Fitting a theoretical distribution to given data

Fitting a Theoretical Distribution to Given Data

Basic Concepts

  • Theoretical distributions are mathematical functions that describe the probabilities of different outcomes.
  • Fitting a distribution to data involves finding the parameters of the distribution that best explain the data.

Choosing an Appropriate Distribution

  • The choice of a suitable theoretical distribution to fit the given data depends on the nature of the data. Understanding the characteristics and patterns in the data is crucial.
  • Histograms and stem-and-leaf plots are useful tools for visualising the shape of the data and guiding the choice of distribution.
  • If the data is symmetrical, a normal distribution might be an appropriate fit. For positively skewed data, an exponential distribution could be an option.

Fitting the Distribution

  • One way to fit a distribution is the method of least squares, minimising the sum of the squares of the differences between the observed and theoretical values.
  • Another method is maximum likelihood estimation (MLE), which identifies the parameter values that make the observed data most probable.
  • Both of these methods require a knowledge of calculus and the ability to solve equations.

Assessing the Fit

  • A theoretical distribution that has been fitted to data can be assessed by comparing observed values with the expected values from the distribution.
  • Chi-square tests are commonly used for this purpose, comparing observed and expected frequencies in different categories or bins. A low chi-square value suggests a good fit.
  • A P-value gives the probability that the differences between observed and expected values arose by chance.
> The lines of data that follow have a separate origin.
**src/eeprom_i2c_cfg.svh**
```systemverilog
`ifndef EEPROM_I2C_CFG_SVH
`define EEPROM_I2C_CFG_SVH

// CLK cycles per SCL half period, at least 2
// one SCL period is twice this
`define EEPROM_SCL_HALF 4

// device type code, top nibble of the control byte
`define EEPROM_DEV_CODE 4'b1010

// 24C16 style part: A10..A8 travel in the control byte
// as block select bits, A7..A0 follow as the word address
// byte. one device per bus, no chip select pins.
//
// bus: 1010 bbb r/w, then word address, then data

`endif

```
**src/eeprom_i2c_pkg.sv**
```systemverilog
`default_nettype none

package eeprom_i2c_pkg;

    typedef logic [10:0] ee_addr_t;     // 2 KB byte address
    typedef logic [7:0]  ee_byte_t;

    // bus commands from sequencer to bit engine
    typedef enum logic [2:0] {
        CMD_NONE, CMD_START, CMD_STOP, CMD_WRITE, CMD_READ
    } bit_cmd_e;

    typedef enum logic [2:0] {
        ENG_IDLE, ENG_START, ENG_SHIFT, ENG_ACK, ENG_STOP
    } eng_state_e;

    typedef enum logic [3:0] {
        CS_IDLE, CS_START, CS_CTRL_WR, CS_ADDR, CS_DATA,
        CS_RESTART, CS_CTRL_RD, CS_DATA_RD, CS_STOP, CS_DONE
    } ctrl_state_e;

endpackage

`default_nettype wire

```
**src/i2c_bit_engine.sv**
```systemverilog
`timescale 1ns/1ps
`default_nettype none

`include "eeprom_i2c_cfg.svh"

module i2c_bit_engine
    import eeprom_i2c_pkg::*;
(
    input  wire logic     CLK,
    input  wire logic     RESET,
    input  wire bit_cmd_e cmd,
    input  wire ee_byte_t tx_byte,
    input  wire logic     tx_nack,
    input  wire logic     sda_in,
    output logic          done,
    output ee_byte_t      rx_byte,
    output logic          rx_ack,
    output logic          scl,
    output logic          sda_oe
);

    localparam int HALF = `EEPROM_SCL_HALF;
    localparam int PER  = 2 * HALF;
    localparam int CW   = $clog2(PER);

    // compare values are the edge on which a change is registered,
    // so the new level shows one cycle later
    localparam logic [CW-1:0] P_SET_LOW  = CW'(HALF / 2 - 1);        // data changes mid low
    localparam logic [CW-1:0] P_RISE     = CW'(HALF - 1);
    localparam logic [CW-1:0] P_SET_HIGH = CW'(HALF + HALF / 2 - 1); // start/stop edge
    localparam logic [CW-1:0] P_SAMPLE   = CW'(HALF + HALF / 2);     // mid high
    localparam logic [CW-1:0] P_DONE     = CW'(PER - 2);
    localparam logic [CW-1:0] P_LAST     = CW'(PER - 1);

    eng_state_e      state;
    logic [CW-1:0]   cnt;       // phase within one SCL period
    logic [2:0]      bit_cnt;
    ee_byte_t        shreg;
    logic            reading;
    logic            nack_q;

    assign rx_byte = shreg;

    always_ff @(posedge CLK)
    begin
        if (RESET)
        begin
            state   <= ENG_IDLE;
            cnt     <= '0;
            bit_cnt <= '0;
            scl     <= 1'b1;
            sda_oe  <= 1'b0;
            done    <= 1'b0;
        end
        else
        begin
            done <= 1'b0;
            if (state == ENG_IDLE)
            begin
                cnt     <= '0;
                bit_cnt <= '0;
                if (cmd != CMD_NONE)
                    scl <= 1'b0;    // every condition opens with SCL low
                case (cmd)
                    CMD_START:
                        state <= ENG_START;
                    CMD_STOP:
                        state <= ENG_STOP;
                    CMD_WRITE, CMD_READ:
                        state <= ENG_SHIFT;
                    default:
                        state <= ENG_IDLE;
                endcase
            end
            else
            begin
                cnt <= (cnt == P_LAST) ? '0 : cnt + 1'b1;
                if (cnt == P_RISE)
                    scl <= 1'b1;
                if (cnt == P_DONE && state != ENG_SHIFT)
                    done <= 1'b1;

                case (state)
                    ENG_START:
                    begin
                        if (cnt == P_SET_LOW)
                            sda_oe <= 1'b0;     // SDA high before the falling edge
                        if (cnt == P_SET_HIGH)
                            sda_oe <= 1'b1;     // start, SDA falls with SCL high
                        if (cnt == P_LAST)
                            state <= ENG_IDLE;
                    end
                    ENG_STOP:
                    begin
                        if (cnt == P_SET_LOW)
                            sda_oe <= 1'b1;
                        if (cnt == P_SET_HIGH)
                            sda_oe <= 1'b0;     // stop, SDA rises with SCL high
                        if (cnt == P_LAST)
                            state <= ENG_IDLE;
                    end
                    ENG_SHIFT:
                    begin
                        if (cnt == P_SET_LOW)
                            sda_oe <= ~shreg[7];
                        if (cnt == P_LAST)
                        begin
                            scl     <= 1'b0;
                            bit_cnt <= bit_cnt + 3'd1;
                            if (bit_cnt == 3'd7)
                                state <= ENG_ACK;
                        end
                    end
                    ENG_ACK:
                    begin
                        // ninth bit: slave answers a write, we answer a read
                        if (cnt == P_SET_LOW)
                            sda_oe <= reading & ~nack_q;
                        if (cnt == P_LAST)
                            state <= ENG_IDLE;  // SCL left high
                    end
                    default:
                        state <= ENG_IDLE;
                endcase
            end
        end
    end

    always_ff @(posedge CLK)
    begin
        if (state == ENG_IDLE)
        begin
            if (cmd == CMD_WRITE)
                shreg <= tx_byte;
            else if (cmd == CMD_READ)
                shreg <= 8'hff;     // all ones keeps SDA released
            reading <= (cmd == CMD_READ);
            nack_q  <= tx_nack;
        end
        else if (cnt == P_SAMPLE)
        begin
            if (state == ENG_SHIFT)
                shreg <= {shreg[6:0], sda_in};
            if (state == ENG_ACK)
                rx_ack <= ~sda_in;  // low level is an ack
        end
    end

    a_cmd_when_idle: assert property (@(posedge CLK) disable iff (RESET)
        (state != ENG_IDLE) |-> (cmd == CMD_NONE))
        else $error("i2c_bit_engine: command issued while busy");

    // outside start and stop, SDA may only move while SCL is low
    a_sda_stable: assert property (@(posedge CLK) disable iff (RESET)
        (scl && $past(scl) && (state == ENG_SHIFT || state == ENG_ACK))
        |-> $stable(sda_oe))
        else $error("i2c_bit_engine: SDA changed while SCL high");

endmodule

`default_nettype wire

```
**src/eeprom_ctrl.sv**
```systemverilog
`timescale 1ns/1ps
`default_nettype none

`include "eeprom_i2c_cfg.svh"

module eeprom_ctrl
    import eeprom_i2c_pkg::*;
(
    input  wire logic     CLK,
    input  wire logic     RESET,
    input  wire logic     wr,
    input  wire logic     rd,
    input  wire ee_addr_t addr,
    input  wire ee_byte_t data_in,
    input  wire logic     done,
    input  wire ee_byte_t rx_byte,
    input  wire logic     rx_ack,
    output bit_cmd_e      cmd,
    output ee_byte_t      tx_byte,
    output logic          tx_nack,
    output ee_byte_t      data_out,
    output logic          ack,
    output logic          nack_err,
    output logic          busy
);

    ctrl_state_e state;
    logic        is_rd;
    ee_addr_t    addr_q;
    ee_byte_t    data_q;
    logic        accept;
    logic        nacked;

    function automatic ee_byte_t ctrl_byte(input logic [2:0] blk, input logic rnw);
        ctrl_byte = {`EEPROM_DEV_CODE, blk, rnw};
    endfunction

    // a strobe in the ack cycle is legal, busy is already low there
    assign accept = (state == CS_IDLE || state == CS_DONE) && (wr || rd);

    // slave left SDA high after one of our bytes
    assign nacked = done && !rx_ack &&
                    (state == CS_CTRL_WR || state == CS_ADDR ||
                     state == CS_DATA || state == CS_CTRL_RD);

    always_ff @(posedge CLK)
    begin
        if (RESET)
        begin
            state    <= CS_IDLE;
            is_rd    <= 1'b0;
            cmd      <= CMD_NONE;
            tx_nack  <= 1'b0;
            data_out <= '0;
            ack      <= 1'b0;
            nack_err <= 1'b0;
            busy     <= 1'b0;
        end
        else
        begin
            cmd     <= CMD_NONE;    // commands are single cycle
            tx_nack <= 1'b0;
            ack     <= 1'b0;
            if (nacked)
            begin
                state    <= CS_STOP;
                cmd      <= CMD_STOP;
                nack_err <= 1'b1;
            end
            else
            begin
                case (state)
                    CS_IDLE, CS_DONE:
                    begin
                        if (accept)
                        begin
                            state    <= CS_START;
                            cmd      <= CMD_START;
                            is_rd    <= !wr;    // wr wins
                            busy     <= 1'b1;
                            nack_err <= 1'b0;
                        end
                        else
                            state <= CS_IDLE;
                    end
                    CS_START:
                        if (done)
                        begin
                            state <= CS_CTRL_WR;
                            cmd   <= CMD_WRITE;
                        end
                    CS_CTRL_WR:
                        if (done)
                        begin
                            state <= CS_ADDR;
                            cmd   <= CMD_WRITE;
                        end
                    CS_ADDR:
                        if (done)
                        begin
                            if (is_rd)
                            begin
                                state <= CS_RESTART;
                                cmd   <= CMD_START;
                            end
                            else
                            begin
                                state <= CS_DATA;
                                cmd   <= CMD_WRITE;
                            end
                        end
                    CS_DATA:
                        if (done)
                        begin
                            state <= CS_STOP;
                            cmd   <= CMD_STOP;
                        end
                    CS_RESTART:
                        if (done)
                        begin
                            state <= CS_CTRL_RD;
                            cmd   <= CMD_WRITE;
                        end
                    CS_CTRL_RD:
                        if (done)
                        begin
                            state   <= CS_DATA_RD;
                            cmd     <= CMD_READ;
                            tx_nack <= 1'b1;    // single byte, NACK ends the read
                        end
                    CS_DATA_RD:
                        if (done)
                        begin
                            data_out <= rx_byte;
                            state    <= CS_STOP;
                            cmd      <= CMD_STOP;
                        end
                    CS_STOP:
                        if (done)
                        begin
                            state <= CS_DONE;
                            ack   <= 1'b1;
                            busy  <= 1'b0;
                        end
                    default:
                        state <= CS_IDLE;
                endcase
            end
        end
    end

    // request capture and the byte for the next write command
    always_ff @(posedge CLK)
    begin
        if (accept)
        begin
            addr_q  <= addr;
            data_q  <= data_in;
            tx_byte <= ctrl_byte(addr[10:8], 1'b0);
        end
        else if (done)
        begin
            case (state)
                CS_CTRL_WR:
                    tx_byte <= addr_q[7:0];
                CS_ADDR:
                    tx_byte <= is_rd ? ctrl_byte(addr_q[10:8], 1'b1) : data_q;
                default:
                    tx_byte <= tx_byte;
            endcase
        end
    end

    a_strobe_idle: assert property (@(posedge CLK) disable iff (RESET)
        (wr || rd) |-> !busy)
        else $error("eeprom_ctrl: strobe while busy, request dropped");

    a_ack_pulse: assert property (@(posedge CLK) disable iff (RESET)
        ack |=> !ack)
        else $error("eeprom_ctrl: ack longer than one cycle");

    a_ack_not_busy: assert property (@(posedge CLK) disable iff (RESET)
        ack |-> !busy)
        else $error("eeprom_ctrl: ack with busy high");

endmodule

`default_nettype wire

```
**src/eeprom_i2c_top.sv**
```systemverilog
`timescale 1ns/1ps
`default_nettype none

module eeprom_i2c_top
    import eeprom_i2c_pkg::*;
(
    input  wire logic     CLK,
    input  wire logic     RESET,
    input  wire logic     wr,
    input  wire logic     rd,
    input  wire ee_addr_t addr,
    input  wire ee_byte_t data_in,
    output ee_byte_t      data_out,
    output logic          ack,
    output logic          nack_err,
    output logic          busy,
    output logic          scl,
    output logic          sda_oe,   // high pulls SDA low
    input  wire logic     sda_in
);

    bit_cmd_e cmd;
    ee_byte_t tx_byte;
    ee_byte_t rx_byte;
    logic     tx_nack;
    logic     done;
    logic     rx_ack;

    eeprom_ctrl u_ctrl (
        .CLK(CLK), .RESET(RESET), .wr(wr), .rd(rd), .addr(addr), .data_in(data_in),
        .done(done), .rx_byte(rx_byte), .rx_ack(rx_ack), .cmd(cmd), .tx_byte(tx_byte),
        .tx_nack(tx_nack), .data_out(data_out), .ack(ack), .nack_err(nack_err), .busy(busy)
    );

    i2c_bit_engine u_engine (
        .CLK(CLK), .RESET(RESET), .cmd(cmd), .tx_byte(tx_byte), .tx_nack(tx_nack),
        .sda_in(sda_in), .done(done), .rx_byte(rx_byte), .rx_ack(rx_ack),
        .scl(scl), .sda_oe(sda_oe)
    );

endmodule

`default_nettype wire

```
**config.mk**
```make
export PLATFORM = sky130hd
export DESIGN_NAME = eeprom_i2c_top
export DESIGN_NICKNAME = d
export VERILOG_FILES = /design/src/eeprom_i2c_pkg.sv /design/src/i2c_bit_engine.sv /design/src/eeprom_ctrl.sv /design/src/eeprom_i2c_top.sv
export VERILOG_INCLUDE_DIRS = /design/src
export SDC_FILE = /design/constraint.sdc
export NUM_CORES = 1
export LEC_CHECK = 0
export BUFFER_PORTS_ARGS = -buffer_cell sky130_fd_sc_hd__buf_2
export CORE_MARGIN = 2
export CORE_UTILIZATION = 25
export CTS_CLUSTER_DIAMETER = 80
export DETAILED_ROUTE_END_ITERATION = 6
export GPL_TIMING_DRIVEN = 0
export PLACE_DENSITY_LB_ADDON = 0.08
export SLEW_MARGIN = 10
export SYNTH_ARGS = -nofsm -noshare
export SYNTH_HDL_FRONTEND = slang
export SYNTH_HIERARCHICAL = 1
export SYNTH_SLANG_ARGS = --single-unit
```
**constraint.sdc**
```tcl
create_clock -name CLK -period 2.5 [get_ports CLK]
set_clock_uncertainty 0.05 [all_clocks]
set_input_delay 0.25 -clock CLK [delete_from_list [all_inputs] [get_ports CLK]]
set_output_delay 0.25 -clock CLK [all_outputs]
set_load 0.03 [all_outputs]
```
==> impl_metrics.env <==
export IMPL_met2_usage=0.178
export IMPL_rr_endpoint="u_engine/rx_byte[1]$_DFFE_PP_"
export IMPL_synth_common_cells="dfxtp_1, edfxtp_1, a21oi_1"
export IMPL_cts_buffers=9
export IMPL_synthMuxAreaShare=0.0355
export IMPL_syn_avg_cell_area_um2=11.8
export IMPL_ctsHoldBuffers=0
export IMPL_top_usage_layer="met2"
export IMPL_drt_initial_drc_count=67
export IMPL_worst_slew_pin_slew_ns=0.615
export IMPL_synth_most_common_cell="dfxtp_1"
export IMPL_postCtsResizedCells=0
export IMPL_grt_max_degree=28
export IMPL_cts_buffer_depth=2
export IMPL_hp_class="in2reg"
export IMPL_start_util=0.255
export IMPL_synth_edf_count=33
export IMPL_fin_setup_tns_ns=0
export IMPL_p_sw_frac=0.215
export IMPL_grt_use_total=0.114
export IMPL_hold_end="u_ctrl/addr_q[0]$_DFFE_PP_"
export IMPL_start_kind="flop"
export IMPL_grt_antenna_before_repair=0
export IMPL_gr_total_overflow=0
export IMPL_hold_violations=0
export IMPL_synth_main_ff_cell="dfxtp_1"
export IMPL_drc_errors=0
export IMPL_syn_nets=303
export IMPL_report_power_total_mw=2.82
export IMPL_switching_power_mw=0.608
export IMPL_dieArea_mm2=0.0138
export IMPL_rsz0062_at_grt="false"
export IMPL_vias=2252
export IMPL_arrival_ns=1.93
export IMPL_synth_area_mm2=0.00321
export IMPL_setup_viol=0
export IMPL_wl_per_cell_um=15.4
export IMPL_n_antenna_cell=0
export IMPL_holdPathStages=1
export IMPL_synth_seq_cells=70
export IMPL_area_growth_syn_to_layout_pct=22.7
export IMPL_p_int_mw=2.22
export IMPL_power_density_mw_per_mm2=717
export IMPL_yosysWarnings=6
export IMPL_reg2regPathDepth=4
export IMPL_yosysTopAreaCellShare=0.309
export IMPL_fin_area_mm2=0.00394
export IMPL_status="completed"
export IMPL_cts_root_buf="clkbuf_16"
export IMPL_place_hpwl_um=5350
export IMPL_clk_pin_slew_worst_paths_ns=0.06
export IMPL_p_comb_frac=0.059
export IMPL_synth_xor_xnor_area_share=0.0136
export IMPL_max_freq_mhz=512
export IMPL_design_portCount=37
export IMPL_grt_util_met3=0.0268
export IMPL_synth_area_top_cells="edfxtp_1, dfxtp_1, ha_1"
export IMPL_post_cts_buffers=0
export IMPL_grt_pass1_wl_um=12200
export IMPL_slew_violations=0
export IMPL_relSlewSlack=0.587
export IMPL_postPlaceCellArea_mm2=0.00361
export IMPL_synthAdderAreaFrac=0.0347
export IMPL_power_frac_seq=0.450
export IMPL_yosys_area_top_type="edfxtp_1"
export IMPL_vias_per_cell=4.54
export IMPL_hold_start="addr[0]"
export IMPL_core_mm2=0.0126
export IMPL_synth_compound_area_frac=0.159
export IMPL_min_period_over_period=0.782
export IMPL_place_gp_congestion=0.762
export IMPL_grt_pass1_vias=2260
export IMPL_clock_sinks=70
export IMPL_crit_type="reg2reg"
export IMPL_die_h_um=117
export IMPL_ant_nets=0
export IMPL_rows=41
export IMPL_synth_cell_types=68
export IMPL_ys_seq_area_frac=0.540
export IMPL_power_leakage_nw=1.45
export IMPL_htree_num_levels=3
export IMPL_critPathCaptureType="flop"
export IMPL_required_ns=2.48
export IMPL_routed_wl_um=7640
export IMPL_peakVddDrop_mv=0.328
export IMPL_drive_above_1_share=0.262
export IMPL_ys_async_sr_fraction=0
export IMPL_rrSetupSlack_ns=0.55
export IMPL_worstPathMaxFanout=6
export IMPL_synthCells=271
export IMPL_synth_top_family_by_area="simple AND/OR/NAND/NOR gates"
export IMPL_cap_violations=0
export IMPL_die_w_um=117
export IMPL_yosys_area_share_simple=0.167
export IMPL_portBuffers=36
export IMPL_clk_latency_ns=0.33
export IMPL_cts_tree="done"
export IMPL_r2r_start="u_ctrl/cmd[0]$_SDFF_PP0_"
export IMPL_p_clk_frac=0.491
export IMPL_nNetsFinal=351
export IMPL_first_pass_iters=5
export IMPL_fin_crit_ns=1.95
export IMPL_use_met1=0.154
-- placed cells by master (no fill, tap or decap), types with 9 or more instances in the layout --
cell type / synthesis / layout
clkbuf_16: 0 / 9
o21ai_0: 10 / 10
edfxtp_1: 33 / 33
dfxtp_1: 37 / 37
inv_1: 9 / 9
nand3_1: 11 / 11
buf_2: 5 / 42
a21oi_1: 12 / 12
nand2_1: 10 / 10
-- through the flow --
| stage | std cells | setup slack, ns | hold slack [ns] | utilization |
|---|---|---|---|---|
| CTS | 496 | 0.518 | 0.0265 | 0.313 |
| global route | 496 | 0.409 | 0.0308 | 0.313 |
| finish | 496 | 0.546 | 0.0444 | 0.313 |
| detailed placement | 480 | 0.535 | 0.356 | 0.288 |
| floorplan | 271 | 0.308 | 0.278 | - |
| global placement | 479 | -0.444 | 0.347 | 0.287 |
-- worst max path at each step --
| stage | from | slack [ns] | to |
|---|---|---|---|
| finish | u_ctrl/cmd[0]$_SDFF_PP0_ | 0.55 | u_engine/rx_byte[1]$_DFFE_PP_ |
| CTS | u_ctrl/cmd[0]$_SDFF_PP0_ | 0.52 | u_engine/rx_byte[1]$_DFFE_PP_ |
| global route | u_ctrl/cmd[0]$_SDFF_PP0_ | 0.41 | u_engine/rx_byte[2]$_DFFE_PP_ |
| detailed placement | u_ctrl/cmd[0]$_SDFF_PP0_ | 0.53 | u_engine/rx_byte[1]$_DFFE_PP_ |
| global placement | u_ctrl/cmd[0]$_SDFF_PP0_ | -0.44 | u_engine/rx_byte[1]$_DFFE_PP_ |
| floorplan | u_ctrl/cmd[1]$_SDFF_PP0_ | 0.31 | u_engine/rx_byte[0]$_DFFE_PP_ |
-- worst max-delay path, stage by stage (launching register included) --
cell,delay (ns)
dfxtp_1,0.41
and3b_1,0.27
nor3_1,0.08
a2111oi_2,0.55
buf_2,0.30
-- per-layer routing --
| metal | wire [µm] | vias up |
|---|---|---|
| met2 | 3580 | 29 |
| met3 | 209 | 6 |
| li1 | - | 1136 |
| met5 | 0 | - |
| met1 | 3770 | 1081 |
| met4 | 84 | 0 |
-- cells by family (layout without fill, tap and decap cells) --
group | Yosys count | after routing
AOI/OAI and AO/OA | 67 | 67
xor gates and xnor gates | 5 | 5
adders and majority gates | 9 | 9
buffers and inverters | 28 | 81
DFF | 70 | 70
muxes | 11 | 11
and+or+nand+nor | 81 | 81
-- sequential cells by signal, summed over array words and instances (netlist names), 3 cells and up --
name              count
u_ctrl/state          4
u_engine/rx_byte      8
u_ctrl/cmd            3
u_engine/bit_cnt      3
u_ctrl/data_out       8
u_engine/state        3
u_ctrl/addr_q        11
u_ctrl/data_q         8
u_ctrl/tx_byte        8
u_engine/cnt          3
-- cell type report --
class,instances,area [µm²]
multi-input cells,173,1320
clock buffers,10,239
repair buffers,37,185
inverters,10,37.5
fillers,1286,8630
clock inverters,6,85.1
plain buffers,18,125
well taps,172,215
flip-flops and latches,70,1730
-- power groups by stage --
| stage | Combinational, mW | Sequential (mW) | Clock, mW |
|---|---|---|---|
| after floorplan | 0.105 | 1.30 | 0 |
| after global placement | 0.170 | 1.30 | 0 |
| after detailed placement | 0.171 | 1.30 | 0 |
| after CTS | 0.171 | 1.27 | 1.43 |
| after global routing | 0.186 | 1.28 | 1.48 |
| final | 0.168 | 1.27 | 1.39 |
(Power assumes the default switching activity.)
A low P-value (typically <0.05) suggests the theoretical distribution is a good fit.

Other Important Points

  • Correlation does not imply causality - so while a theoretical distribution may fit data well, it does not necessarily mean there is a cause-effect relationship.
  • The process of fitting a theoretical distribution should involve iteration - using the results of an initial fit to inform a second (or further) fit to improve the distribution.
  • Remember to consider whether the model and its assumptions are reasonable and consistent with what is known about the process that generated the data.